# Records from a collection
###

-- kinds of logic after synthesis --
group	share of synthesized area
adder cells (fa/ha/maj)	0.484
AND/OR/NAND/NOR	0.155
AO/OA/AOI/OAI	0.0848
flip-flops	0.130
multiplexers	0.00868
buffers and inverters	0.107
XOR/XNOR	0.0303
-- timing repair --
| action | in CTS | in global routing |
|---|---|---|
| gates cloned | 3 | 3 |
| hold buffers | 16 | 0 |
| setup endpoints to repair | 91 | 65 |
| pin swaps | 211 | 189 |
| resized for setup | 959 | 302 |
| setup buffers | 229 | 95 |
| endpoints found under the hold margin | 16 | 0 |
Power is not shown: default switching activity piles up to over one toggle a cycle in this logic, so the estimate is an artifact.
[src/rtl/brb_pkg.sv]
// ----------------------------------------------------------------------------
// brb_pkg
// Shared types and codes for the byte ring buffer: operation kinds, result
// status codes, payload structs and the controller/datapath handshake.
// ----------------------------------------------------------------------------
`default_nettype none

package brb_pkg;

  // operation kinds
  localparam logic [2:0] KIND_PUSH     = 3'd0;
  localparam logic [2:0] KIND_TRY_PUSH = 3'd1;
  localparam logic [2:0] KIND_POP      = 3'd2;
  localparam logic [2:0] KIND_PEEK     = 3'd3;
  localparam logic [2:0] KIND_CLEAR    = 3'd4;

  // result status codes
  localparam logic [1:0] STAT_OK     = 2'd0;
  localparam logic [1:0] STAT_FULL   = 2'd1;
  localparam logic [1:0] STAT_EMPTY  = 2'd2;
  localparam logic [1:0] STAT_BEYOND = 2'd3;

  // capacity register after reset
  localparam logic [8:0] CAP_RESET = 9'd256;

  typedef struct packed {
    logic [2:0] kind;
    logic [7:0] data_byte;
    logic [7:0] peek_offset;
  } in_item_t;

  typedef struct packed {
    logic [7:0] read_byte;
    logic [1:0] status;
    logic [8:0] occupancy;
    logic       is_full;
    logic       is_empty;
  } out_item_t;

  typedef enum logic {
    ST_IDLE,
    ST_READ
  } state_t;

  // controller to datapath
  typedef struct packed {
    logic accept;
    logic finish_read;
  } dp_cmd_t;

  // datapath to controller
  typedef struct packed {
    logic slot_free;
    logic need_read;
  } dp_stat_t;

endpackage

`default_nettype wire

[src/rtl/byte_ring_buffer.sv]
// ----------------------------------------------------------------------------
// byte_ring_buffer
// Byte ring buffer with overwrite push, try push, pop, peek and clear.
//
// Input channel (in_valid / in_stall / in_item): one beat is one operation.
// Result channel (out_valid / out_stall / out_item): exactly one result beat
// per operation, in order, carrying the byte read, a status code and the
// occupancy, full and empty state after the operation.
// Push, try push, clear, unknown kinds and failed pop or peek show their
// result in the cycle after acceptance; a good pop or peek passes through
// the registered read port of the store and then the result register.
// Writes go at one beat a cycle while the result slot is free; a read
// holds off the next beat until its byte lands in the result register.
// A result register decouples the sides: a new beat is taken while the
// previous result is being taken downstream. When the receiver stalls with
// a result waiting, in_stall rises and the result holds steady.
// Reset empties the buffer and sets capacity to 256 slots (clamped to
// DEPTH). A cfg_wr_en write sets the capacity and empties the buffer too;
// write it only with no operation in flight. No clearing pass is needed.
// ----------------------------------------------------------------------------
`default_nettype none

module byte_ring_buffer #(
  parameter int DEPTH = 256
) (
  input  wire logic               clk,
  input  wire logic               rst_n,
  // operation beats
  input  wire logic               in_valid,
  output logic                    in_stall,
  input  wire brb_pkg::in_item_t  in_item,
  // result beats
  output logic                    out_valid,
  input  wire logic               out_stall,
  output brb_pkg::out_item_t      out_item,
  // capacity register
  input  wire logic               cfg_wr_en,
  input  wire logic [8:0]         cfg_wr_data
);

  brb_pkg::dp_cmd_t  cmd;
  brb_pkg::dp_stat_t stat;

  // sequencer: decides when to take a beat and when the read byte lands
  brb_ctrl u_ctrl (
    .clk      (clk),
    .rst_n    (rst_n),
    .in_valid (in_valid),
    .in_stall (in_stall),
    .stat     (stat),
    .cmd      (cmd)
  );

  // indices, flags, store and result register
  brb_datapath #(
    .DEPTH (DEPTH)
  ) u_dp (
    .clk         (clk),
    .rst_n       (rst_n),
    .in_item     (in_item),
    .cfg_wr_en   (cfg_wr_en),
    .cfg_wr_data (cfg_wr_data),
    .cmd         (cmd),
    .stat        (stat),
    .out_stall   (out_stall),
    .out_valid   (out_valid),
    .out_item    (out_item)
  );

endmodule

`default_nettype wire

[src/rtl/brb_ram.sv]
// ----------------------------------------------------------------------------
// brb_ram
// Generic single-write, single-read memory with a registered read port.
// ----------------------------------------------------------------------------
`default_nettype none

module brb_ram #(
  parameter int WIDTH = 8,
  parameter int DEPTH = 256
) (
  input  wire logic                     clk,
  input  wire logic                     wr_en,
  input  wire logic [$clog2(DEPTH)-1:0] wr_addr,
  input  wire logic [WIDTH-1:0]         wr_data,
  input  wire logic                     rd_en,
  input  wire logic [$clog2(DEPTH)-1:0] rd_addr,
  output logic      [WIDTH-1:0]         rd_data
);

  logic [WIDTH-1:0] mem_r [DEPTH];
  logic [WIDTH-1:0] rd_data_r;

  always_ff @(posedge clk) begin
    if (wr_en) begin
      mem_r[wr_addr] <= wr_data;
    end
    if (rd_en) begin
      rd_data_r <= mem_r[rd_addr];
    end
  end

  assign rd_data = rd_data_r;

endmodule

`default_nettype wire

[src/rtl/brb_datapath.sv]
// ----------------------------------------------------------------------------
// brb_datapath
// Ring indices, full flag, capacity register, byte store and result register.
// ----------------------------------------------------------------------------
`default_nettype none

module brb_datapath #(
  parameter int DEPTH = 256
) (
  input  wire logic               clk,
  input  wire logic               rst_n,
  input  wire brb_pkg::in_item_t  in_item,
  input  wire logic               cfg_wr_en,
  input  wire logic [8:0]         cfg_wr_data,
  input  wire brb_pkg::dp_cmd_t   cmd,
  output brb_pkg::dp_stat_t       stat,
  input  wire logic               out_stall,
  output logic                    out_valid,
  output brb_pkg::out_item_t      out_item
);

  localparam int AW = $clog2(DEPTH);
  localparam int CW = $clog2(DEPTH + 1);
  localparam int PW = ((CW > 8) ? CW : 8) + 1;

  logic [8:0]          cap_r;
  logic [AW-1:0]       wr_r, wr_nxt;
  logic [AW-1:0]       rd_r, rd_nxt;
  logic                full_r, full_nxt;
  logic                out_valid_r, out_valid_nxt;
  brb_pkg::out_item_t  out_r, out_nxt;

  logic [CW-1:0]       slots;
  logic [CW-1:0]       held_now;
  logic [CW-1:0]       held_after;
  logic [PW-1:0]       peek_pos;
  logic [1:0]          status;
  logic                store_en;
  logic                need_read;
  logic [AW-1:0]       rd_addr;
  logic [7:0]          ram_q;
  logic                taken;

  function automatic logic [AW-1:0] next_slot(input logic [AW-1:0] v,
                                              input logic [CW-1:0] c);
    logic [CW-1:0] n;
    n = CW'(v) + CW'(1);
    return (n >= c) ? '0 : AW'(n);
  endfunction

  function automatic logic [CW-1:0] held(input logic [AW-1:0] w,
                                         input logic [AW-1:0] r,
                                         input logic          f,
                                         input logic [CW-1:0] c);
    logic [CW-1:0] n;
    if (f) begin
      n = c;
    end else if (w >= r) begin
      n = CW'(w) - CW'(r);
    end else begin
      n = c + CW'(w) - CW'(r);
    end
    return n;
  endfunction

  // clamp capacity: zero acts as one, above the store acts as the store
  always_comb begin
    if (cap_r == '0) begin
      slots = CW'(1);
    end else if ({23'd0, cap_r} > 32'(DEPTH)) begin
      slots = CW'(DEPTH);
    end else begin
      slots = CW'(cap_r);
    end
  end

  assign held_now = held(wr_r, rd_r, full_r, slots);

  // peek address: offset below occupancy, so one wrap at most
  always_comb begin
    peek_pos = PW'(rd_r) + PW'(in_item.peek_offset);
    if (peek_pos >= PW'(slots)) begin
      peek_pos = peek_pos - PW'(slots);
    end
  end

  always_comb begin
    wr_nxt    = wr_r;
    rd_nxt    = rd_r;
    full_nxt  = full_r;
    status    = brb_pkg::STAT_OK;
    store_en  = 1'b0;
    need_read = 1'b0;
    rd_addr   = rd_r;
    case (in_item.kind)
      brb_pkg::KIND_PUSH, brb_pkg::KIND_TRY_PUSH: begin
        if (in_item.kind == brb_pkg::KIND_TRY_PUSH && full_r) begin
          status = brb_pkg::STAT_FULL;
        end else begin
          store_en = 1'b1;
          if (full_r) begin
            rd_nxt = next_slot(rd_r, slots);
          end
          wr_nxt   = next_slot(wr_r, slots);
          full_nxt = (wr_nxt == rd_nxt);
        end
      end
      brb_pkg::KIND_POP: begin
        if (held_now == '0) begin
          status = brb_pkg::STAT_EMPTY;
        end else begin
          need_read = 1'b1;
          rd_nxt    = next_slot(rd_r, slots);
          full_nxt  = 1'b0;
        end
      end
      brb_pkg::KIND_PEEK: begin
        if (held_now == '0) begin
          status = brb_pkg::STAT_EMPTY;
        end else if (PW'(in_item.peek_offset) >= PW'(held_now)) begin
          status = brb_pkg::STAT_BEYOND;
        end else begin
          need_read = 1'b1;
          rd_addr   = AW'(peek_pos);
        end
      end
      brb_pkg::KIND_CLEAR: begin
        wr_nxt   = '0;
        rd_nxt   = '0;
        full_nxt = 1'b0;
      end
      default: begin
      end
    endcase
  end

  assign held_after = held(wr_nxt, rd_nxt, full_nxt, slots);
  assign taken      = out_valid_r && !out_stall;

  always_comb begin
    out_nxt       = out_r;
    out_valid_nxt = out_valid_r && !taken;
    if (cmd.accept) begin
      out_nxt.read_byte = '0;
      out_nxt.status    = status;
      out_nxt.occupancy = 9'(held_after);
      out_nxt.is_full   = full_nxt;
      out_nxt.is_empty  = (held_after == '0);
      out_valid_nxt     = !need_read;
    end
    if (cmd.finish_read) begin
      out_nxt.read_byte = ram_q;
      out_valid_nxt     = 1'b1;
    end
  end

  always_ff @(posedge clk) begin
    if (!rst_n) begin
      cap_r       <= brb_pkg::CAP_RESET;
      wr_r        <= '0;
      rd_r        <= '0;
      full_r      <= 1'b0;
      out_valid_r <= 1'b0;
    end else begin
      out_valid_r <= out_valid_nxt;
      if (cfg_wr_en) begin
        cap_r  <= cfg_wr_data;
        wr_r   <= '0;
        rd_r   <= '0;
        full_r <= 1'b0;
      end else if (cmd.accept) begin
        wr_r   <= wr_nxt;
        rd_r   <= rd_nxt;
        full_r <= full_nxt;
      end
    end
  end

  always_ff @(posedge clk) begin
    out_r <= out_nxt;
  end

  brb_ram #(
    .WIDTH (8),
    .DEPTH (DEPTH)
  ) u_store (
    .clk     (clk),
    .wr_en   (cmd.accept && store_en),
    .wr_addr (wr_r),
    .wr_data (in_item.data_byte),
    .rd_en   (cmd.accept && need_read),
    .rd_addr (rd_addr),
    .rd_data (ram_q)
  );

  assign stat.slot_free = !out_valid_r || !out_stall;
  assign stat.need_read = need_read;
  assign out_valid      = out_valid_r;
  assign out_item       = out_r;

endmodule

`default_nettype wire

[src/rtl/brb_ctrl.sv]
// ----------------------------------------------------------------------------
// brb_ctrl
// Sequencer: takes a beat when the result slot is free, waits in ST_READ for
// the store read on pop and peek.
// ----------------------------------------------------------------------------
`default_nettype none

module brb_ctrl (
  input  wire logic              clk,
  input  wire logic              rst_n,
  input  wire logic              in_valid,
  output logic                   in_stall,
  input  wire brb_pkg::dp_stat_t stat,
  output brb_pkg::dp_cmd_t       cmd
);

  brb_pkg::state_t state_r, state_nxt;

  always_comb begin
    state_nxt = state_r;
    case (state_r)
      brb_pkg::ST_IDLE: begin
        if (cmd.accept && stat.need_read) begin
          state_nxt = brb_pkg::ST_READ;
        end
      end
      brb_pkg::ST_READ: begin
        state_nxt = brb_pkg::ST_IDLE;
      end
      default: begin
        state_nxt = brb_pkg::ST_IDLE;
      end
    endcase
  end

  always_comb begin
    in_stall        = 1'b1;
    cmd.accept      = 1'b0;
    cmd.finish_read = 1'b0;
    case (state_r)
      brb_pkg::ST_IDLE: begin
        in_stall   = !stat.slot_free;
        cmd.accept = in_valid && stat.slot_free;
      end
      brb_pkg::ST_READ: begin
        cmd.finish_read = 1'b1;
      end
      default: begin
      end
    endcase
  end

  always_ff @(posedge clk) begin
    if (!rst_n) begin
      state_r <= brb_pkg::ST_IDLE;
    end else begin
      state_r <= state_nxt;
    end
  end

endmodule

`default_nettype wire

###

Report the lines above that contain "capacity".

  // capacity register after reset
// Reset empties the buffer and sets capacity to 256 slots (clamped to
// DEPTH). A cfg_wr_en write sets the capacity and empties the buffer too;
  // capacity register
// Ring indices, full flag, capacity register, byte store and result register.
  // clamp capacity: zero acts as one, above the store acts as the store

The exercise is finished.